**Stored data entries**.
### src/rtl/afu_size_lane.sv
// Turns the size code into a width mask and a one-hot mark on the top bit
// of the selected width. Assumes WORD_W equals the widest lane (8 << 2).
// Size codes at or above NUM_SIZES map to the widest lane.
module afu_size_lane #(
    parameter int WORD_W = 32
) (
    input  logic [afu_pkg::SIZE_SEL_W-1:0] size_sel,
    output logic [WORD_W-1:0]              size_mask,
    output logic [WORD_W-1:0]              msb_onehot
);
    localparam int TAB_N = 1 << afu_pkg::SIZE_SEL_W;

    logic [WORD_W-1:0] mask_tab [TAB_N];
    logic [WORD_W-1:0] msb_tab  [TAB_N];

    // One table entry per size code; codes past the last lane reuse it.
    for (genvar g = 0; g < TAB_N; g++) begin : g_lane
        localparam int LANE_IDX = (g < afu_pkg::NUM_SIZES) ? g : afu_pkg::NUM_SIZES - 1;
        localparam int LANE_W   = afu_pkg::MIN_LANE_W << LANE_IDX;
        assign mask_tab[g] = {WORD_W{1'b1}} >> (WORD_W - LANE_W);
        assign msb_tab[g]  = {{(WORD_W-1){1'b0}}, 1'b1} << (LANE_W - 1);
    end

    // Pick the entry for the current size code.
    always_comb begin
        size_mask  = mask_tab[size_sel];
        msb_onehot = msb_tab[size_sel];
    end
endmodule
==
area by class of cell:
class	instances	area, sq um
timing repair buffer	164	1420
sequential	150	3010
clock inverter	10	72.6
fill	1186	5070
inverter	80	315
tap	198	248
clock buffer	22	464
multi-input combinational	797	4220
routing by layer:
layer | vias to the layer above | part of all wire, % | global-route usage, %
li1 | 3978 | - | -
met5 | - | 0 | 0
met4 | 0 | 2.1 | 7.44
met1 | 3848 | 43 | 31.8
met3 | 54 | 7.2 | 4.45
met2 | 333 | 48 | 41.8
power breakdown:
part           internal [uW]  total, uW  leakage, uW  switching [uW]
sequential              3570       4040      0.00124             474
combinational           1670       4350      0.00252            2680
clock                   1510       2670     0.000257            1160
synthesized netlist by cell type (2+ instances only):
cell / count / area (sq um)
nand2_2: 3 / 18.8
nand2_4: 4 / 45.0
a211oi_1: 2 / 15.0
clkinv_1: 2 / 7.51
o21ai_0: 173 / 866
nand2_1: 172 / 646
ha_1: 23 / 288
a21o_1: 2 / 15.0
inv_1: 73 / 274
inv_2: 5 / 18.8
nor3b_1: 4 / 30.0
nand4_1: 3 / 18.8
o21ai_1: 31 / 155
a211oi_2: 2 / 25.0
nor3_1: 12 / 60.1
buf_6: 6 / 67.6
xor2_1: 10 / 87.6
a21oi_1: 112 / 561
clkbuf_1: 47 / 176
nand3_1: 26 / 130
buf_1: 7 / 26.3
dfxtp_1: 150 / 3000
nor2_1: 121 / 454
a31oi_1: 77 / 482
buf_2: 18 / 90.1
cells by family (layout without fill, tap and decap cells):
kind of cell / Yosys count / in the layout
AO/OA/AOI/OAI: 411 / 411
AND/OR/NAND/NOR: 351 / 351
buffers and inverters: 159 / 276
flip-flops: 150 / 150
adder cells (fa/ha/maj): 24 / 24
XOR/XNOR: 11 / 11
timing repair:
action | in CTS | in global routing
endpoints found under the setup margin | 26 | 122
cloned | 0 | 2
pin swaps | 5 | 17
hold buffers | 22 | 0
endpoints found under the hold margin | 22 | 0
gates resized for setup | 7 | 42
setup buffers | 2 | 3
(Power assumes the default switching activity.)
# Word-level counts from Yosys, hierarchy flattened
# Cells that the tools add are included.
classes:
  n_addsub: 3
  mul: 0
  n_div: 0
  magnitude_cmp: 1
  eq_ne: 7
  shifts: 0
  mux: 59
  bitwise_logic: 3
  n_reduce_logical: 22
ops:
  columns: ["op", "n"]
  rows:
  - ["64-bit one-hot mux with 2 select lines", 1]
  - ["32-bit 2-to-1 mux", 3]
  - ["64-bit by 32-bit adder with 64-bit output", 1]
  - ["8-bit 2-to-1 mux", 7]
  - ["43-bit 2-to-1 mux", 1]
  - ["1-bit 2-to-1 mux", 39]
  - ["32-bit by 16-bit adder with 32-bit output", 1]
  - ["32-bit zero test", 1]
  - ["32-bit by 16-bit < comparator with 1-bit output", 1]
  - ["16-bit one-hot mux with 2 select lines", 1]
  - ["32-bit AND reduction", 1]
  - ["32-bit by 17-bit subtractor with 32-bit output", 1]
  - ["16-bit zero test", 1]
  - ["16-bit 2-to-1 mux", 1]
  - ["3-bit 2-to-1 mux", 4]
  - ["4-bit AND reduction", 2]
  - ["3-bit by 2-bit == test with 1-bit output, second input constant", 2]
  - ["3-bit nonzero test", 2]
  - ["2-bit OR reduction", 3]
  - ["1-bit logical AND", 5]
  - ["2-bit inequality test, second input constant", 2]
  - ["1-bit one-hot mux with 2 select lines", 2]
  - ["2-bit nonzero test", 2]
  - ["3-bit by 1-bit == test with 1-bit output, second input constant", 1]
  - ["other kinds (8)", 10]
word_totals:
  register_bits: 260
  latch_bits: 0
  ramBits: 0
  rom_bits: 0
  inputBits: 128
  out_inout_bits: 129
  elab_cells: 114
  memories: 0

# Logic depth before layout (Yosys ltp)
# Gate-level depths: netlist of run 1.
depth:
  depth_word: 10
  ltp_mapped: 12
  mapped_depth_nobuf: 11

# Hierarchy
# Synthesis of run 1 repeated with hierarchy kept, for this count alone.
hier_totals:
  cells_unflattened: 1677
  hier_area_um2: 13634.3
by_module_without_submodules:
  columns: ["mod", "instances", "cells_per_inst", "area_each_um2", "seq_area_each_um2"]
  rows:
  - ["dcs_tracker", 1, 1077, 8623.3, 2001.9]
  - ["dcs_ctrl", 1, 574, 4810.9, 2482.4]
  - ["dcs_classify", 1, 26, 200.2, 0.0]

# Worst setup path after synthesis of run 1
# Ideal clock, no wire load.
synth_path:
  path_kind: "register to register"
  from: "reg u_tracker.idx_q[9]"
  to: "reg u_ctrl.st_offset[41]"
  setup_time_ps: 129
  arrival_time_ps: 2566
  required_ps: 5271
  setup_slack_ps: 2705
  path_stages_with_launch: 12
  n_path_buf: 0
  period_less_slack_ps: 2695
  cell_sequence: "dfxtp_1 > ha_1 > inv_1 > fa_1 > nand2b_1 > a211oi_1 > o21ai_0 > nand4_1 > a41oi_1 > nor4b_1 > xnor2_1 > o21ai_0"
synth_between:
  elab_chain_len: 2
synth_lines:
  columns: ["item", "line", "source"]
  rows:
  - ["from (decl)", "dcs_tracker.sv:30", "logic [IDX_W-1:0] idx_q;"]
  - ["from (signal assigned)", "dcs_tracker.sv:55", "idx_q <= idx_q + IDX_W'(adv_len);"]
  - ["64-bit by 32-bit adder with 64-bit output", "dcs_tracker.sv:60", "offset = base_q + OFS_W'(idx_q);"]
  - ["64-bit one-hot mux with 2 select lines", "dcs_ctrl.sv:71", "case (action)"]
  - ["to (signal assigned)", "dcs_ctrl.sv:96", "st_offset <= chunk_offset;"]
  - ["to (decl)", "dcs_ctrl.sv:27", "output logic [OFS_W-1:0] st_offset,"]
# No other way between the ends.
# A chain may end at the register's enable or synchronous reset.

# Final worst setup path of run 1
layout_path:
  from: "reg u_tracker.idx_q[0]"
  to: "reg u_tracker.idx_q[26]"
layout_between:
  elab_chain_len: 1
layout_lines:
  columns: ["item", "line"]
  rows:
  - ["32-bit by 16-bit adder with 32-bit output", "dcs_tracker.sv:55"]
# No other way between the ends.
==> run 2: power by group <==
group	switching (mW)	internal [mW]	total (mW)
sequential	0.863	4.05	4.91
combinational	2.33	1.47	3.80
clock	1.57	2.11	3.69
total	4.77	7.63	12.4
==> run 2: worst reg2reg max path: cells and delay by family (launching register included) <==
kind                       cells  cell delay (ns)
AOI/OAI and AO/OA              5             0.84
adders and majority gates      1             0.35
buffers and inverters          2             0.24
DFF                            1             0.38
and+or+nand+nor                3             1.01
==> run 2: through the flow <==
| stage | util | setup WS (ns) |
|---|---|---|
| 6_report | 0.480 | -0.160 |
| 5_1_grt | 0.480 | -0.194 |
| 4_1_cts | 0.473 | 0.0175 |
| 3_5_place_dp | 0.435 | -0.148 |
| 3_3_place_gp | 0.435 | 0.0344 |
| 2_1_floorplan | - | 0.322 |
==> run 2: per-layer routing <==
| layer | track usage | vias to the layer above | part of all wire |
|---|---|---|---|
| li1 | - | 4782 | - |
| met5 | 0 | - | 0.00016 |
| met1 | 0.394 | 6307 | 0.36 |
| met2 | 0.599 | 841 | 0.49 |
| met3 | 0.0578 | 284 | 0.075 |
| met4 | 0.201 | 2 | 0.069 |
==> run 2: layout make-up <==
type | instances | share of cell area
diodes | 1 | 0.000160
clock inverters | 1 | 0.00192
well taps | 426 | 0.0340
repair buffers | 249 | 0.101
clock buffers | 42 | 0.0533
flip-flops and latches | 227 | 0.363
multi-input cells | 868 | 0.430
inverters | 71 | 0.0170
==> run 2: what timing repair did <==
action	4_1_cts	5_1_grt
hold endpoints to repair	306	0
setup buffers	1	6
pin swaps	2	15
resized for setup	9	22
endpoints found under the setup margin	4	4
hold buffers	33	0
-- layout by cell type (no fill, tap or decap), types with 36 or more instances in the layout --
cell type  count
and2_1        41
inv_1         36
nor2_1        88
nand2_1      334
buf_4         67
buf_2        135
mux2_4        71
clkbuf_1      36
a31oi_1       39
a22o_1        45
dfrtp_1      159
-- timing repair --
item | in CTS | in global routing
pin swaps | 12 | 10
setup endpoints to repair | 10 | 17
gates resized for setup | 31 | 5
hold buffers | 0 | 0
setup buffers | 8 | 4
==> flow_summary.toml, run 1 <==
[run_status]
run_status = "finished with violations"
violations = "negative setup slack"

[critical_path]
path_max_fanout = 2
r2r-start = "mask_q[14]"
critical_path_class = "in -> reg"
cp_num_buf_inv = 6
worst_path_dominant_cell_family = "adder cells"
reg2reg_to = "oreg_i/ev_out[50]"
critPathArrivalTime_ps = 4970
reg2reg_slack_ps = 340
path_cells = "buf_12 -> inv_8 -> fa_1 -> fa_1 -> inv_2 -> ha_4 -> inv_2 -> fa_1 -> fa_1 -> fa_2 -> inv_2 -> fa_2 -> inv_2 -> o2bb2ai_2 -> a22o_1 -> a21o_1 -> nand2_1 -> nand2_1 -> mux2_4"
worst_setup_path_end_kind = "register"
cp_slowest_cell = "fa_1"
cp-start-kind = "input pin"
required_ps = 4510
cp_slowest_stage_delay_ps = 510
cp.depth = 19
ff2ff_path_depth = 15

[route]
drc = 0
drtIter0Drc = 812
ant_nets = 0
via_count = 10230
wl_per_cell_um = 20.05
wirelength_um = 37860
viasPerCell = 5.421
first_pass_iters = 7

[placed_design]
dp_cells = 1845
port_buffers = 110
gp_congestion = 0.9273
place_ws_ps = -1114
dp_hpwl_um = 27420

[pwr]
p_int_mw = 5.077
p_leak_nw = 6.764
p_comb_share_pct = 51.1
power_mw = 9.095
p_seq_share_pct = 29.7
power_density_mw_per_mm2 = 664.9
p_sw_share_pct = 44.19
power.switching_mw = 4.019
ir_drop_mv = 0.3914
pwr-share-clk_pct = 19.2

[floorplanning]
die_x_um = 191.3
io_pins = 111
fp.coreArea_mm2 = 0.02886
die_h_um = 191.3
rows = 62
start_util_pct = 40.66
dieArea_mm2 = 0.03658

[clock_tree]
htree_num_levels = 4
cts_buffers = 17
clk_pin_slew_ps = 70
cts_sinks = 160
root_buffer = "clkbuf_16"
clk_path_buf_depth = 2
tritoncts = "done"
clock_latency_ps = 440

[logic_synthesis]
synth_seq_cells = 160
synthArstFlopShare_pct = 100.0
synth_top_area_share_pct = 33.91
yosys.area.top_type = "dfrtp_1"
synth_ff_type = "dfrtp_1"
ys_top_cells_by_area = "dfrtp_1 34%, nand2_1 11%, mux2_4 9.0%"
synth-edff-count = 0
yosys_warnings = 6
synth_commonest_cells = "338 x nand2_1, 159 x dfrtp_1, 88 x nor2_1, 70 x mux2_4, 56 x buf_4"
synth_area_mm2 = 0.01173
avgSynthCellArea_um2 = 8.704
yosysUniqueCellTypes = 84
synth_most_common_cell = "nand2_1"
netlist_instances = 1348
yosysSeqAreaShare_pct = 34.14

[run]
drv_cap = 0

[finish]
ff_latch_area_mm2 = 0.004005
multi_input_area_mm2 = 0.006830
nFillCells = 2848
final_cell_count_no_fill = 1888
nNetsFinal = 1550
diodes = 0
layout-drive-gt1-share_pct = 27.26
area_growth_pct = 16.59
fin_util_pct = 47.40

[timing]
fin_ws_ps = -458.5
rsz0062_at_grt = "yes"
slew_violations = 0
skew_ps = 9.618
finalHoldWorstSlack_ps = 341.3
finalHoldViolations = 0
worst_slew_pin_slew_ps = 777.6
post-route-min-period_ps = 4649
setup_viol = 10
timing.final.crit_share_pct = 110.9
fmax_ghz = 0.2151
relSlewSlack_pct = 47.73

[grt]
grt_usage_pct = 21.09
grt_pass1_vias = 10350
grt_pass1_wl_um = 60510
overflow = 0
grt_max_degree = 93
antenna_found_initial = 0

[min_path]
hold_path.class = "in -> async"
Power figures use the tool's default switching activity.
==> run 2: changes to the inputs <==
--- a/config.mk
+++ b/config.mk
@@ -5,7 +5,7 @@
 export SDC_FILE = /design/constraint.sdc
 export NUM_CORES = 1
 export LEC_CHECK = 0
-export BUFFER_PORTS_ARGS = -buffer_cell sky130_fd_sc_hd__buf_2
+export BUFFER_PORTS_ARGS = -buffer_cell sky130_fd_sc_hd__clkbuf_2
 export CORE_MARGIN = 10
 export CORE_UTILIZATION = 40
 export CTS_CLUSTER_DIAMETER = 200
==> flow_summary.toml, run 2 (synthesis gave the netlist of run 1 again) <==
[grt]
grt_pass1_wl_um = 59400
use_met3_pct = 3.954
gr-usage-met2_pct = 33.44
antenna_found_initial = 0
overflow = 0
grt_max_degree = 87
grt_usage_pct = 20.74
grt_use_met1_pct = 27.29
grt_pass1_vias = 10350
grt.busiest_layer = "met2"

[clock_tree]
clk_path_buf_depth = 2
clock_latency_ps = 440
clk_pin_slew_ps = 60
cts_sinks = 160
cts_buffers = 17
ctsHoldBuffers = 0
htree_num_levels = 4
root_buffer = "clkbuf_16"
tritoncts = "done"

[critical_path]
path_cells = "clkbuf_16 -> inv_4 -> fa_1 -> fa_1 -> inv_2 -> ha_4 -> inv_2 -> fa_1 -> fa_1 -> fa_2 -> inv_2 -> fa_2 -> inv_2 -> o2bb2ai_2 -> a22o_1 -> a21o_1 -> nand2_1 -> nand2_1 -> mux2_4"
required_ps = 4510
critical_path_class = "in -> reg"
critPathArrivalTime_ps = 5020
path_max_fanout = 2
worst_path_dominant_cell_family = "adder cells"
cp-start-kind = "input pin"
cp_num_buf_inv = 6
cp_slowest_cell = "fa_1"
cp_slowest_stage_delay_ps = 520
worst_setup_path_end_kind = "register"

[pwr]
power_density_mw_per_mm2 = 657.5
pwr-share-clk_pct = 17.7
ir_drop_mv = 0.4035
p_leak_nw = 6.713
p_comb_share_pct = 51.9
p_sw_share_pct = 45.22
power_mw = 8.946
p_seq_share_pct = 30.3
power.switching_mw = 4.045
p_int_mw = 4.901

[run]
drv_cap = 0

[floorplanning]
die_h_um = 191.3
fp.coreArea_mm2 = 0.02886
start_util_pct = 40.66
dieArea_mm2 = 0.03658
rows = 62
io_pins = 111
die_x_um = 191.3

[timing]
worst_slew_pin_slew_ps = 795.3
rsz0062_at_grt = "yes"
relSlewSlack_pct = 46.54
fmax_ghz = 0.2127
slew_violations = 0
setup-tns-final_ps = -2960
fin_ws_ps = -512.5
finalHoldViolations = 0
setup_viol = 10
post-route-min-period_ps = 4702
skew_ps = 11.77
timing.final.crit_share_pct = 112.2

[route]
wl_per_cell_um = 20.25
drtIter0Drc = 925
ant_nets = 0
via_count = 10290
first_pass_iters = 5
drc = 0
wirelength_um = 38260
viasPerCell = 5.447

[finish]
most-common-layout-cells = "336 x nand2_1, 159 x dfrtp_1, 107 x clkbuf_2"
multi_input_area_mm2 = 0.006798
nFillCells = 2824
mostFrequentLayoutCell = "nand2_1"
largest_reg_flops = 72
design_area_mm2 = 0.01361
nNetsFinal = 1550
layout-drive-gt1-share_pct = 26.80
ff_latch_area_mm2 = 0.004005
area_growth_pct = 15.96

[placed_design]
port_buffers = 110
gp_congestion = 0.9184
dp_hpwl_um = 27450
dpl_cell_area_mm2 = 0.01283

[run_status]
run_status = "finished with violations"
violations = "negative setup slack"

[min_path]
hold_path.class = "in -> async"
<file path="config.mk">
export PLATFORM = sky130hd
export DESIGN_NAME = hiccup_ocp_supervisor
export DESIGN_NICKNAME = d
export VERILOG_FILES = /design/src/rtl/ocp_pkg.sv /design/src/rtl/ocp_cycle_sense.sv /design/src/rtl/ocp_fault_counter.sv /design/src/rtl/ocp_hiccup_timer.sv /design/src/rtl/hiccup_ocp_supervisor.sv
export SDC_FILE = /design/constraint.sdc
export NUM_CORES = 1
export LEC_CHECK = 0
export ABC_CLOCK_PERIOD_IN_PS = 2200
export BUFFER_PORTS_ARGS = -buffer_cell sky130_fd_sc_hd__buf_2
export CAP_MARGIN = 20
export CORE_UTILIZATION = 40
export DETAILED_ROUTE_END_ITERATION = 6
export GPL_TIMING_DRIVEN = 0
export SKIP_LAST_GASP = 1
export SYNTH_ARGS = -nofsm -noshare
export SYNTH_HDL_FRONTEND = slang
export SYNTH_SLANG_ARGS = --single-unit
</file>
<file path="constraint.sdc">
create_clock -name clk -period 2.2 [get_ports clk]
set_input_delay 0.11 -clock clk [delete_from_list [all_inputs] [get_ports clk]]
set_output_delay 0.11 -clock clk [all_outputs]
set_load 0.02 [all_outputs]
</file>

**WORK TO COMPLETE**.
Give again exactly, and only, the lines above starting at the one with "area by class" and ending at the one with "nand4_1: 3 / 18.8".

**YOUR SOLUTION**.
area by class of cell:
class	instances	area, sq um
timing repair buffer	164	1420
sequential	150	3010
clock inverter	10	72.6
fill	1186	5070
inverter	80	315
tap	198	248
clock buffer	22	464
multi-input combinational	797	4220
routing by layer:
layer | vias to the layer above | part of all wire, % | global-route usage, %
li1 | 3978 | - | -
met5 | - | 0 | 0
met4 | 0 | 2.1 | 7.44
met1 | 3848 | 43 | 31.8
met3 | 54 | 7.2 | 4.45
met2 | 333 | 48 | 41.8
power breakdown:
part           internal [uW]  total, uW  leakage, uW  switching [uW]
sequential              3570       4040      0.00124             474
combinational           1670       4350      0.00252            2680
clock                   1510       2670     0.000257            1160
synthesized netlist by cell type (2+ instances only):
cell / count / area (sq um)
nand2_2: 3 / 18.8
nand2_4: 4 / 45.0
a211oi_1: 2 / 15.0
clkinv_1: 2 / 7.51
o21ai_0: 173 / 866
nand2_1: 172 / 646
ha_1: 23 / 288
a21o_1: 2 / 15.0
inv_1: 73 / 274
inv_2: 5 / 18.8
nor3b_1: 4 / 30.0
nand4_1: 3 / 18.8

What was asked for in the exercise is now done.